RII see relative index of inequality
SEP see socioeconomic position
sex “A biological construct premised upon biological characteristics enabling sexual reproduction” (from Krieger N. A Glossary for Social Epidemiology, J Epidemiol Community Health 2001; 55:693-700.)
social class “Refers to social groups arising from interdependent economic relationships among people” (from Krieger N. A Glossary for Social Epidemiology, J Epidemiol Community Health 2001; 55:693-700.)
social deprivation see deprivation
socioeconomic position “An aggregate concept that includes both resource-based and prestige-based measures, as linked to both childhood and adult social class position” (from Krieger N. A Glossary for Social Epidemiology, J Epidemiol Community Health 2001; 55:693-700.)
socioeconomic status A term referring to prestige-based measures of socioeconomic position, as determined by rankings in a social hierarchy (from Krieger N. A Glossary for Social Epidemiology, J Epidemiol Community Health 2001; 55:693-700.)
spatiotemporal Of, relating to, or existing in both space and time.
spatiotemporal mismatch A mismatch of data derived from different sources that arises because of (1) inconsistency of boundaries between data sources and/or (2) inconsistency of timeframe between data sources.
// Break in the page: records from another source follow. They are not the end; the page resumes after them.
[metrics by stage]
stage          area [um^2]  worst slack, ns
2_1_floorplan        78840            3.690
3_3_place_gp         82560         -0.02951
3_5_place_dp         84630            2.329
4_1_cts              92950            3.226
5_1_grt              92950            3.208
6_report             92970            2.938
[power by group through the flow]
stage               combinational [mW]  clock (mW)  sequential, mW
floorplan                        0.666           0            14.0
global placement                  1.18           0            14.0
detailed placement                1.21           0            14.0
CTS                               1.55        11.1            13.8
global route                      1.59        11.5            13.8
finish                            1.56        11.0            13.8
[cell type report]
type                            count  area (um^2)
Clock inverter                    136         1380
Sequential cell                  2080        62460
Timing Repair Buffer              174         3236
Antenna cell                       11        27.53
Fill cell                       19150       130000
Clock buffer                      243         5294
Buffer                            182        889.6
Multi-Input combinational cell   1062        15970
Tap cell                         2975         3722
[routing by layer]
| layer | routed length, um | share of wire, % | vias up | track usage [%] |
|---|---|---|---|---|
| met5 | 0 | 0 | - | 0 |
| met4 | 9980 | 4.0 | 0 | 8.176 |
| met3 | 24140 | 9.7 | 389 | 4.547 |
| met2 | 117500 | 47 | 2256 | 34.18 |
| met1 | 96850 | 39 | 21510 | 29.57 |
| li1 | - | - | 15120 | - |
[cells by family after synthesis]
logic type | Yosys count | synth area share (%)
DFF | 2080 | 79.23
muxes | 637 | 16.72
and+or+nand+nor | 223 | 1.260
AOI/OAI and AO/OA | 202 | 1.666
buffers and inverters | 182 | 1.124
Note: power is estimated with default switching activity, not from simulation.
[config.mk]
export PLATFORM = sky130hd
export DESIGN_NAME = mm_mac
export DESIGN_NICKNAME = d
export VERILOG_FILES = /design/src/rtl/mm_pkg.sv /design/src/rtl/mm_mac.sv
export SDC_FILE = /design/constraint.sdc
export NUM_CORES = 2
export LEC_CHECK = 0
export ABC_AREA = 0
export BUFFER_PORTS_ARGS = -buffer_cell sky130_fd_sc_hd__buf_2
export CELL_PAD_IN_SITES_DETAIL_PLACEMENT = 1
export CELL_PAD_IN_SITES_GLOBAL_PLACEMENT = 2
export CORE_ASPECT_RATIO = 0.6
export CORE_UTILIZATION = 43
export DETAILED_ROUTE_END_ITERATION = 7
export PLACE_DENSITY = 0.87
export SLEW_MARGIN = 20
export SYNTH_ARGS = -nofsm -noshare
export SYNTH_HDL_FRONTEND = slang
export SYNTH_SLANG_ARGS = --single-unit
[constraint.sdc]
create_clock -name clk_i -period 10.7 [get_ports clk_i]
set_input_delay 0.535 -clock clk_i [delete_from_list [all_inputs] [get_ports clk_i]]
set_output_delay 0.535 -clock clk_i [all_outputs]
set_load 0.02 [all_outputs]
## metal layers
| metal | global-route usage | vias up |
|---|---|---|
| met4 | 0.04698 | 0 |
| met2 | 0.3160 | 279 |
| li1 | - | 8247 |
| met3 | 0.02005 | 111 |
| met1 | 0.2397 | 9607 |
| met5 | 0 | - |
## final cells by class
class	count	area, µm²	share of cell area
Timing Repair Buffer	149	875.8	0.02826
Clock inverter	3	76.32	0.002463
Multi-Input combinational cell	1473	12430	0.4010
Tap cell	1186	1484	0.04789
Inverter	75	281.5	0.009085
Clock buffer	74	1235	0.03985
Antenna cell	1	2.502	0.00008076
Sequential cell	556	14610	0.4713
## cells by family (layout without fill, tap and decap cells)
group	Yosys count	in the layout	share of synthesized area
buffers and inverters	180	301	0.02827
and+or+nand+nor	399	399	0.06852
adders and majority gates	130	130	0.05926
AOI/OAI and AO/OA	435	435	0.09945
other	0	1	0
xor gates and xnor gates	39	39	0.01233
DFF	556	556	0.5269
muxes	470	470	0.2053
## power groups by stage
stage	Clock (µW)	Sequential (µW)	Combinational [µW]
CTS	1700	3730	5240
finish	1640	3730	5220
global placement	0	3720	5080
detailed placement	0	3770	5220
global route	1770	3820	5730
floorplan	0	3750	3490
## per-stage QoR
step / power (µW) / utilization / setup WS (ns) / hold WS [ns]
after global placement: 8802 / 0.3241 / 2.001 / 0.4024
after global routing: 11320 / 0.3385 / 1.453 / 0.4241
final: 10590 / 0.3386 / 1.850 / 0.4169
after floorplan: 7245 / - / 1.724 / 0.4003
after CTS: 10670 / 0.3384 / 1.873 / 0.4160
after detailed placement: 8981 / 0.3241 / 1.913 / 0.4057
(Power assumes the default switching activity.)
[src/rtl/wtach_pkg.sv]
// Shared constants, register indexes and control types of the windowed tachometer.
package wtach_pkg;

   // Width of the rising-edge counter.
   localparam int COUNT_BITS = 24;
   // Widths of the result fields.
   localparam int PULSE_BITS = 24;
   localparam int RPM_BITS   = 30;
   // Configuration register width and index width.
   localparam int CFG_BITS       = 8;
   localparam int CSR_INDEX_BITS = 2;
   // Seconds counter width; it also sets the counter's ceiling.
   localparam int SEC_BITS = 8;
   // Dividend holds count*60, which needs six more bits than the count.
   localparam int DIV_BITS  = COUNT_BITS + 6;
   // Divisor holds window_seconds*pulses_per_rev.
   localparam int DVSR_BITS = 2 * CFG_BITS;
   // Iteration counter of the divider.
   localparam int STEP_BITS = $clog2(DIV_BITS);

   // Configuration register indexes.
   localparam logic [CSR_INDEX_BITS-1:0] REG_WINDOW_SECONDS = CSR_INDEX_BITS'(0);
   localparam logic [CSR_INDEX_BITS-1:0] REG_PULSES_PER_REV = CSR_INDEX_BITS'(1);

   // Reset values of the configuration registers.
   localparam logic [CFG_BITS-1:0] WINDOW_SECONDS_RESET = CFG_BITS'(1);
   localparam logic [CFG_BITS-1:0] PULSES_PER_REV_RESET = CFG_BITS'(2);

   // Commands from the controller to the datapath.
   typedef struct packed {
      logic accept;   // take one input transaction
      logic load;     // form dividend and divisor from the window snapshot
      logic step;     // one restoring division step
      logic publish;  // move the quotient into the result register
   } dp_cmd_type;

   // Status from the datapath to the controller.
   typedef struct packed {
      logic window_end;  // the offered sample closes the window
      logic div_last;    // the current division step is the last one
   } dp_status_type;

endpackage

[src/rtl/wtach_dp.sv]
// Datapath of the windowed tachometer: edge and second counters, divider, result register.
module wtach_dp
   import wtach_pkg::*;
(
   input  logic                      clock,
   input  logic                      reset,
   input  dp_cmd_type                cmd,
   output dp_status_type             status,
   input  logic                      req_pin_level,
   input  logic                      req_second_tick,
   input  logic                      csr_write,
   input  logic [CSR_INDEX_BITS-1:0] csr_index,
   input  logic [CFG_BITS-1:0]       csr_wdata,
   output logic [PULSE_BITS-1:0]     rsp_window_pulses,
   output logic [RPM_BITS-1:0]       rsp_revs_per_minute
);

   localparam logic [COUNT_BITS-1:0] COUNT_MAX = {COUNT_BITS{1'b1}};
   localparam logic [SEC_BITS-1:0]   SEC_MAX   = {SEC_BITS{1'b1}};
   localparam int                    SAT_BITS  = COUNT_BITS + PULSE_BITS;
   localparam logic [SAT_BITS-1:0]   PULSE_MAX = SAT_BITS'({PULSE_BITS{1'b1}});

   logic [CFG_BITS-1:0]   window_seconds_ff, window_seconds_in;
   logic [CFG_BITS-1:0]   pulses_per_rev_ff, pulses_per_rev_in;
   logic                  last_level_ff, last_level_in;
   logic                  primed_ff, primed_in;
   logic [COUNT_BITS-1:0] edge_count_ff, edge_count_in;
   logic [SEC_BITS-1:0]   seconds_ff, seconds_in;
   logic [COUNT_BITS-1:0] snap_count_ff, snap_count_in;
   logic [DIV_BITS-1:0]   dividend_ff, dividend_in;
   logic [DVSR_BITS-1:0]  divisor_ff, divisor_in;
   logic [DVSR_BITS-1:0]  rem_ff, rem_in;
   logic [STEP_BITS-1:0]  step_ff, step_in;
   logic [PULSE_BITS-1:0] pulses_out_ff, pulses_out_in;
   logic [RPM_BITS-1:0]   rpm_out_ff, rpm_out_in;

   logic [CFG_BITS-1:0]            ws_eff;
   logic [CFG_BITS-1:0]            ppr_eff;
   logic [COUNT_BITS-1:0]          count_next;
   logic [SEC_BITS-1:0]            seconds_next;
   logic [DVSR_BITS:0]             shifted;
   logic [DVSR_BITS:0]             diff;
   logic                           fits;
   logic [SAT_BITS-1:0]            count_ext;
   logic [DIV_BITS+RPM_BITS-1:0]   quot_ext;

   // A zero register value acts as one.
   assign ws_eff  = (window_seconds_ff == '0) ? CFG_BITS'(1) : window_seconds_ff;
   assign ppr_eff = (pulses_per_rev_ff == '0) ? CFG_BITS'(1) : pulses_per_rev_ff;

   // Edge and tick counting for the offered sample; the priming sample counts no edge.
   always_comb begin
      count_next = edge_count_ff;
      if (primed_ff && req_pin_level && !last_level_ff && (edge_count_ff != COUNT_MAX)) begin
         count_next = edge_count_ff + COUNT_BITS'(1);
      end
      seconds_next = seconds_ff;
      if (req_second_tick && (seconds_ff != SEC_MAX)) begin
         seconds_next = seconds_ff + SEC_BITS'(1);
      end
   end

   assign status.window_end = (seconds_next >= ws_eff);
   assign status.div_last   = (step_ff == STEP_BITS'(DIV_BITS - 1));

   // One restoring division step: the quotient shifts into the dividend register.
   assign shifted = {rem_ff, dividend_ff[DIV_BITS-1]};
   assign diff    = shifted - {1'b0, divisor_ff};
   assign fits    = (shifted >= {1'b0, divisor_ff});

   // Result formatting: pulses saturate, the quotient keeps its low bits.
   assign count_ext = SAT_BITS'(snap_count_ff);
   assign quot_ext  = {{RPM_BITS{1'b0}}, dividend_ff};

   always_comb begin
      window_seconds_in = window_seconds_ff;
      pulses_per_rev_in = pulses_per_rev_ff;
      last_level_in     = last_level_ff;
      primed_in         = primed_ff;
      edge_count_in     = edge_count_ff;
      seconds_in        = seconds_ff;
      snap_count_in     = snap_count_ff;
      dividend_in       = dividend_ff;
      divisor_in        = divisor_ff;
      rem_in            = rem_ff;
      step_in           = step_ff;
      pulses_out_in     = pulses_out_ff;
      rpm_out_in        = rpm_out_ff;

      // Configuration writes; unknown indexes are dropped.
      if (csr_write) begin
         unique case (csr_index)
            REG_WINDOW_SECONDS: window_seconds_in = csr_wdata;
            REG_PULSES_PER_REV: pulses_per_rev_in = csr_wdata;
            default: ;
         endcase
      end

      // Input transaction: update counters, snapshot and clear at window end.
      if (cmd.accept) begin
         primed_in     = 1'b1;
         last_level_in = req_pin_level;
         if (status.window_end) begin
            snap_count_in = count_next;
            edge_count_in = '0;
            seconds_in    = '0;
         end else begin
            edge_count_in = count_next;
            seconds_in    = seconds_next;
         end
      end

      // Dividend is count*60 = count*64 - count*4.
      if (cmd.load) begin
         dividend_in = DIV_BITS'({snap_count_ff, 6'b0}) - DIV_BITS'({snap_count_ff, 2'b0});
         divisor_in  = DVSR_BITS'(ws_eff) * DVSR_BITS'(ppr_eff);
         rem_in      = '0;
         step_in     = '0;
      end

      if (cmd.step) begin
         rem_in      = fits ? diff[DVSR_BITS-1:0] : shifted[DVSR_BITS-1:0];
         dividend_in = {dividend_ff[DIV_BITS-2:0], fits};
         step_in     = step_ff + STEP_BITS'(1);
      end

      if (cmd.publish) begin
         pulses_out_in = (count_ext > PULSE_MAX) ? PULSE_MAX[PULSE_BITS-1:0]
                                                 : count_ext[PULSE_BITS-1:0];
         rpm_out_in    = quot_ext[RPM_BITS-1:0];
      end
   end

   // Control state.
   always_ff @(posedge clock) begin
      if (reset) begin
         window_seconds_ff <= WINDOW_SECONDS_RESET;
         pulses_per_rev_ff <= PULSES_PER_REV_RESET;
         last_level_ff     <= 1'b0;
         primed_ff         <= 1'b0;
         edge_count_ff     <= '0;
         seconds_ff        <= '0;
         step_ff           <= '0;
      end else begin
         window_seconds_ff <= window_seconds_in;
         pulses_per_rev_ff <= pulses_per_rev_in;
         last_level_ff     <= last_level_in;
         primed_ff         <= primed_in;
         edge_count_ff     <= edge_count_in;
         seconds_ff        <= seconds_in;
         step_ff           <= step_in;
      end
   end

   // Payload registers.
   always_ff @(posedge clock) begin
      snap_count_ff <= snap_count_in;
      dividend_ff   <= dividend_in;
      divisor_ff    <= divisor_in;
      rem_ff        <= rem_in;
      pulses_out_ff <= pulses_out_in;
      rpm_out_ff    <= rpm_out_in;
   end

   assign rsp_window_pulses   = pulses_out_ff;
   assign rsp_revs_per_minute = rpm_out_ff;

endmodule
transpose To reverse the orientation of a matrix, so that the values across the rows become the values down the columns, and the values of the columns become the values across the rows.
wealth Conceptually, wealth refers to accumulated assets. An ABSM to capture wealth is operationalized from census data as percent of owner-occupied homes worth more than 400% of the median value of owned homes.
ZCTA see “Zip code tabulation area”
ZIPcode “Administrative units established by the United States Postal Service … for the most efficient delivery of mail, and therefore generally do not respect political or census statistical area boundaries” (from Appendix A. Census 2000 Geographic Terms and Concepts).
ZIPcode tabulation area A statistical geographic area that approximates the delivery area for a U.S. Postal service Zip code. This approximation replaces the Zip code areas used by the Census Bureau in conjunction with the 1990 and earlier censuses.(from Appendix A. Census 2000 Geographic Terms and Concepts.)
Z-score Also referred to as Z-ratio or Z-value, it is equal to a value of X minus the mean of X, divided by the standard deviation.